足が地面にめり込み、頭の上を飛び交う光弾が激しさを増す。
「…………あ、あのさ」
「はい」
「魔物、いなくなっちゃったんだけど。全然来ないんだけど、魔物……」
「そうですね。どこ行ったんでしょうねぇ」
「おまえが怖すぎるんだよ! なんだよその魔術!? 魔物が怯えて逃げちゃっただろ!!」
はっと気づき、アルトは《魔力操作》を止めた。
途端に、頭上を超高速で飛び交っていた1メートル大の無数の光弾が、音もなく消失した。
「…………な、なんだよ?」
「無駄が多すぎます」
「し、仕方ないだろ! 俺はいままで、戦った経験がほとんどないんだぜ?」
「わかりますよ。けれど、モブ男さんのそれは戦闘に慣れてないんじゃありません。たぶん、ヴァンパイアの体に慣れてないんです」
彼は真面目にやっていた。それも、アルトの指導に口答えすることなく、必至に戦っていた。
アルトも、初めから器用だったわけではない。
前世で冒険者になりたての頃は、とんでもなく不器用だった。
今世で初めから上手く立ち回れているのは、前世で試行錯誤した経験があるからだ。
人間誰しも、初めは上手く行かなくて当然なのだ。
だから、不器用な彼を怒るのはお門違いだ。
お門違いなのだが、アルトの腹の虫は収まらない。
リオンのような能力を、これまでアルトはどれほど欲して来たか。
☆4の【存在力】がアルトに備わっていれば、あの魔術師を確実に打倒出来るかもしれないのだ。

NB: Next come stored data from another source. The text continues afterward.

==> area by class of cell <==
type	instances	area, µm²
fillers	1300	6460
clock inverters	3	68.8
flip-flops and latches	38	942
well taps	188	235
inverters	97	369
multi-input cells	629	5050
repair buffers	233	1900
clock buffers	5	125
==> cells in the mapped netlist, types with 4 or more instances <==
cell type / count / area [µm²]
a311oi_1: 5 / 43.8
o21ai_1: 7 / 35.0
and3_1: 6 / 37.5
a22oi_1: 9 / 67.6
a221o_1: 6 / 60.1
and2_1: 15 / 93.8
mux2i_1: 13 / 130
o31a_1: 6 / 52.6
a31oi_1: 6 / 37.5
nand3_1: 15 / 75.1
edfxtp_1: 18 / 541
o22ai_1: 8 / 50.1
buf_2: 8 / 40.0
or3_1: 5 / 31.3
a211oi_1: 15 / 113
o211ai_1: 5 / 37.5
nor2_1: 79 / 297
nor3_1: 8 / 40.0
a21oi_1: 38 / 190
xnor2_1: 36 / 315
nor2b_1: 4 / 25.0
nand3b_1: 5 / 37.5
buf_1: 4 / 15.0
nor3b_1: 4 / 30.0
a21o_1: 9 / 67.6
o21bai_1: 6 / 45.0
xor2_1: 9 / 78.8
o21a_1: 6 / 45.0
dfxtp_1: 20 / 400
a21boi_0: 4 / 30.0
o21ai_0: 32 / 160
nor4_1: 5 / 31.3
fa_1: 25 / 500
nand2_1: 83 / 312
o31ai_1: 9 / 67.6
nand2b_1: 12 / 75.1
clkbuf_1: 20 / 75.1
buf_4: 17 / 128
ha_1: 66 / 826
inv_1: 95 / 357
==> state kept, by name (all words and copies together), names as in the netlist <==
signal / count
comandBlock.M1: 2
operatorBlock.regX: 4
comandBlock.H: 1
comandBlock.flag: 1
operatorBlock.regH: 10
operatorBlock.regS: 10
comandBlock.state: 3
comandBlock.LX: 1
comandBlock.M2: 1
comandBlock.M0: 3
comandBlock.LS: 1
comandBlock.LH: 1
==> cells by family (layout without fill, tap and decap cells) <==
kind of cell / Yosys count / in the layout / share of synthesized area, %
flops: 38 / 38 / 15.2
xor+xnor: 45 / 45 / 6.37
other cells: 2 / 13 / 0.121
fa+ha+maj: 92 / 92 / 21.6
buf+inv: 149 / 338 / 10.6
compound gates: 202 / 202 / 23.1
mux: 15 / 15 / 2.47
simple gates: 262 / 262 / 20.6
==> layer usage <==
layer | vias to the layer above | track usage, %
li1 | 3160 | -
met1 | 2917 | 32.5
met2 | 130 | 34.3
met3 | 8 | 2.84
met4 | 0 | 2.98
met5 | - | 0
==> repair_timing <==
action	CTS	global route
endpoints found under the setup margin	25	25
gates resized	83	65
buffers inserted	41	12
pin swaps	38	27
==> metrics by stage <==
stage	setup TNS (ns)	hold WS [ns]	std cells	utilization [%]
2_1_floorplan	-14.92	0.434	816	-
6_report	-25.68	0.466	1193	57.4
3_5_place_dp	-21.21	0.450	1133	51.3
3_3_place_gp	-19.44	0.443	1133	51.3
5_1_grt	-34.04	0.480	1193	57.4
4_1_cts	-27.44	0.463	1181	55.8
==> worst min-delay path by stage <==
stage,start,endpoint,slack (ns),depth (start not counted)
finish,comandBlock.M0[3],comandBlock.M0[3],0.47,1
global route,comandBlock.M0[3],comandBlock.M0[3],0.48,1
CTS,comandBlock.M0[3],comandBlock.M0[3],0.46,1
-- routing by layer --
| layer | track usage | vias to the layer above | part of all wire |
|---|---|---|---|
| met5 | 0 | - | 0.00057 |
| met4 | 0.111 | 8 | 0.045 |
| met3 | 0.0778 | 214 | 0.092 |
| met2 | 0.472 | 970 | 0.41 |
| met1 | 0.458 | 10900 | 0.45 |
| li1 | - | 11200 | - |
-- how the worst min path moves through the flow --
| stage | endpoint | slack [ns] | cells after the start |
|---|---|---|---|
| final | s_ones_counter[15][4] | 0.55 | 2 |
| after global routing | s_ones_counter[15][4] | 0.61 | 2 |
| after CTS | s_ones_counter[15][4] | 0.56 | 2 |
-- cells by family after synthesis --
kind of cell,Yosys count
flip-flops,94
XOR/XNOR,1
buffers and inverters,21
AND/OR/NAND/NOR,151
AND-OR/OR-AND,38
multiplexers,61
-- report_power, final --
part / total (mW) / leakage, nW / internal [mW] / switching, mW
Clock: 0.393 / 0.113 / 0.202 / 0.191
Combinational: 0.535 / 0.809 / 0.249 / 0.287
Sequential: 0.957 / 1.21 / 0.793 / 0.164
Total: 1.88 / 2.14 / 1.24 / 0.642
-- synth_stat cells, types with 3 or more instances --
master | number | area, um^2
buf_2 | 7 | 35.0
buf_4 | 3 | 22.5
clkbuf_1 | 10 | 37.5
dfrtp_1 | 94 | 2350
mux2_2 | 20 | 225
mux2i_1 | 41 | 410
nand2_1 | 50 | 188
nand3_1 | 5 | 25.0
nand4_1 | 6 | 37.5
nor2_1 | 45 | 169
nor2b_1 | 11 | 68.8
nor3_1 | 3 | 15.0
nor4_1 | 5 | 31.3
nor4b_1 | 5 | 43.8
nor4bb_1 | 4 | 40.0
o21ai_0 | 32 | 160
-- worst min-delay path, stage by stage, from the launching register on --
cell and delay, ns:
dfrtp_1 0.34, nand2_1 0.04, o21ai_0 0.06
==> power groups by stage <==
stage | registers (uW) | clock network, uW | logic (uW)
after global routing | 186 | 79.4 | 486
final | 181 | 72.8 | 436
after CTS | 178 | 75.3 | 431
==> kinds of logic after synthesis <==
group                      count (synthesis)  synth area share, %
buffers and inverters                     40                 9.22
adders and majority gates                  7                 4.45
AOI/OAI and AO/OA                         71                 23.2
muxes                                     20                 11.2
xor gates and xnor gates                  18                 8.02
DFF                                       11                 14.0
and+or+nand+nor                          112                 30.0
==> flow/design.v <==
module Transmitter (
    input wire clk,                 
    input wire reset,               
    input wire enable,              
    input wire [7:0] data_in,       
    input wire Baud_Tick,
    output reg T_X                
);
reg [1:0] c_s , n_s ;
reg [7:0] shift_reg = 0;
reg [7:0] receiver_reg = 0;
reg  [4:0] Baud_count_reg = 0;
integer i = 0;
    localparam IDLE  = 2'b00;
    localparam START = 2'b01;
    localparam DATA  = 2'b10;
    localparam STOP  = 2'b11;
always @(posedge clk)
begin
    if (reset)  
    begin
    c_s <= IDLE;
    end
    else  
    begin
        c_s <= n_s;
        if (Baud_Tick)
        Baud_count_reg <= Baud_count_reg + 1'b1;
       else
      begin
      if (Baud_count_reg == 16)begin
         Baud_count_reg <= 0;
        end
        end
end
end
  always @(*) begin
    case(c_s)
      IDLE : begin
         n_s = enable ? START : IDLE ;
         T_X = 1'b1;
         shift_reg = data_in;
         end
      START : begin
         T_X = 1'b0;
         if (Baud_count_reg == 16)
         n_s = DATA;
         else n_s = START;
         end
      DATA : begin
         T_X = shift_reg[i];
         if (Baud_count_reg == 16)
            i = i + 1;
              if (i == 8)begin
              i = 1'b0;
              n_s = STOP ;
              end
         end
    STOP : begin
          T_X = 1'b1;
         if (Baud_count_reg == 16)
         n_s = IDLE;
         else n_s = STOP;
         end
     default : begin 
         n_s = IDLE ;
         T_X = 1'b1 ;
         end
    endcase
  end
endmodule
### flow/design.v
module Baud_Division (
    input wire clk,                  
    input wire reset,                
    input [7:0] Baud_Division,       
    output reg Baud_Tick             
);
reg [7:0] count_reg = 0 ;
always @(posedge clk)
begin
    if (reset)   
    begin
    Baud_Tick <= 0;
    count_reg <= 0;
    end
    else  
    begin
    if (Baud_Division)
    begin
    count_reg <= count_reg + 8'b1;
    Baud_Tick <= 1'b0;
   if (count_reg == Baud_Division)
    begin
        Baud_Tick <= 1'b1;
        count_reg <= 0;
    end
    end
end
end
endmodule
### flow/run.sh
#!/bin/bash
# OpenROAD 26Q1-2900-gdf79404cd8, Yosys 0.63+post, stock flow scripts
make -C /OpenROAD-flow-scripts/flow DESIGN_CONFIG=/design/flow/config.mk WORK_HOME=/design/flow/orfs finish
### flow/config.mk
export PLATFORM = sky130hd
export DESIGN_NAME = Baud_Division
export DESIGN_NICKNAME = Baud_Division
export VERILOG_FILES = /design/flow/design.v
export SDC_FILE = /design/flow/constraint.sdc
export NUM_CORES = 4
export LEC_CHECK = 1
export CORE_AREA = 10 10 81 81
export DIE_AREA = 0 0 91 91
### flow/constraint.sdc
current_design Baud_Division

set clk_period 2.9
set clk_io_pct 0.2

create_clock -name clk0 -period $clk_period [get_ports {clk}]

set non_clock_inputs [all_inputs -no_clocks]
set_input_delay [expr $clk_period * $clk_io_pct] -clock clk0 $non_clock_inputs
set_output_delay [expr $clk_period * $clk_io_pct] -clock clk0 [all_outputs]
==> job_summary.md <==
## Synthesis and layout report

| Metric | Value |
|---|---|
| Post-synth top area cell | dfxtp_1 |
| Worst hold path type | flip-flop to flip-flop |
| Worst Setup SP | Baud_Division[4] |
| Worst-path clk slew | 0.04 ns |
| Ratio of cells with drive above 1 in the final layout | 0.113 |
| Total number of vias | 424 |
| Min Tclk post-route | 1.99 ns |
| Max_cap viols | 0 |
| Pwr per Cell Area | 412 nW/µm² |
| ANT nets after route | 0 |
| Rel. slew slack | 0.616 |
| Synth warn | 1 |
| Largest net degree at the start of global routing | 10 |
| Synth Instances | 58 |
| Syn_area_per_cell | 9.43 µm² |
| Register share after synthesis | 0.330 |
| Clk buf depth | 2 |
| Worst-margin pin slew | 0.572 ns |
| Drt total wl | 1160 µm |
| Yosys top cell by instances | dfxtp_1 |
| RSZ-0062 raised after global routing | no |
| Number of global-route vias before repair | 436 |
| HP Start | Baud_Tick |
| Distinct lib cells | 18 |
| Kind of critical path | input port to flip-flop |
| Initial antenna violation count | 0 |
| Worst slack, placed | 0.672 ns |
| ANT cells | 0 |
| Synth flops | 9 |
| Via density | 3.07 |
| Filler cell count | 554 |
| Root Driver | clkbuf_8 |
| Synthesized cell area | 547 µm² |
| Rows | 25 |
| Max FO, Critical Path | 9 |
| Max VDD drop | 0.000117 V |
| Final setup vio count | 0 |
| Grt total ovfl | 0 |
| Worst Path Required | 3.06 ns |
| Skew final | 0.00262 ns |
| Final Hold Vio Count | 0 |
| DR iter-0 viols | 14 |
| Gp weighted congestion | 0.797 |
| Register Area | 180 µm² |
| Total track usage | 0.0297 |
| Max Slew Vio Count | 0 |
| Max reg flops | 8 |
| H-tree depth | 1 |
| TNS Setup | 0 ns |
| R2R Path Start | count_reg[5] |
| Number of enable flip-flop cells | 0 |
| Post-CTS setup buffer count | 0 |
| OpenROAD warnings | 25 |
| Period utilization | 0.687 |
| First-pass GRT wire length | 2020 µm |
| CP Launch Type | input port |
| Commonest cells in the netlist | dfxtp_1, xor2_1, nor2_1, xnor2_1 |
| Detailed Place HPWL | 965 µm |
| Yosys Chip Area | 547 µm² |
| TritonRoute pass-1 iters | 3 |
| CTS tree | built |
| Area share, top type | 0.330 |
| Critical path arrival | 2.16 ns |
| Gate Area | 350 µm² |
| Top cells by area | dfxtp_1, xor2_1, xnor2_1 |
| Max Freq | 502 MHz |
| Ys cells | 58 |
| Post-cts resize count | 0 |
| Total core area | 4820 µm² |
| Asr flop ratio synth | 0 |
| Dominant flop cell | dfxtp_1 |
| LEAKAGE | 0.254 nW |
| CP Capture Type | flip-flop |
| Cell area after placement | 726 µm² |
| Final design area excluding fillers | 771 µm² |
| WHS | 0.482 ns |
| Cts hold-fix bufs | 0 |
| CTS Buf Count | 3 |
| DRC viols | 0 |
| Clk sink count | 9 |
| Init Core Util | 0.114 |
| Status | finished, final reports clean |
| Die W | 91 µm |
| I/O Buffers | 10 |
| Final WS setup | 0.907 ns |
| Die Y | 91 µm |
| Ports | 11 |
| Latest clock arrival within the worst-skew pair | 0.23 ns |
| Average wire per standard cell | 8.41 µm |
| Area Growth Syn to Fin | 41.0% |
| Die area | 8280 µm² |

欲しくても得られない力が目の前で、無駄に振われ、ミスをする。
(もったいない)
(その力、僕ならもっとうまく使えるのに!)
(上手く使って、ハンナを確実に助けることが出来るのに!!)
高い性能の体に振り回されるレオンの姿に、アルトは怒りを堪えることが出来なかった。
「あなたは本当に1701歳なんですか?」
「そうだな」
「じゃあどうしてそこまで、ヴァンパイアの動きができないんですか? それじゃまるで――」
――人間からヴァンパイアに生まれ変わったかのようだ。
その言葉を口にする前に、アルトははたと気がついた。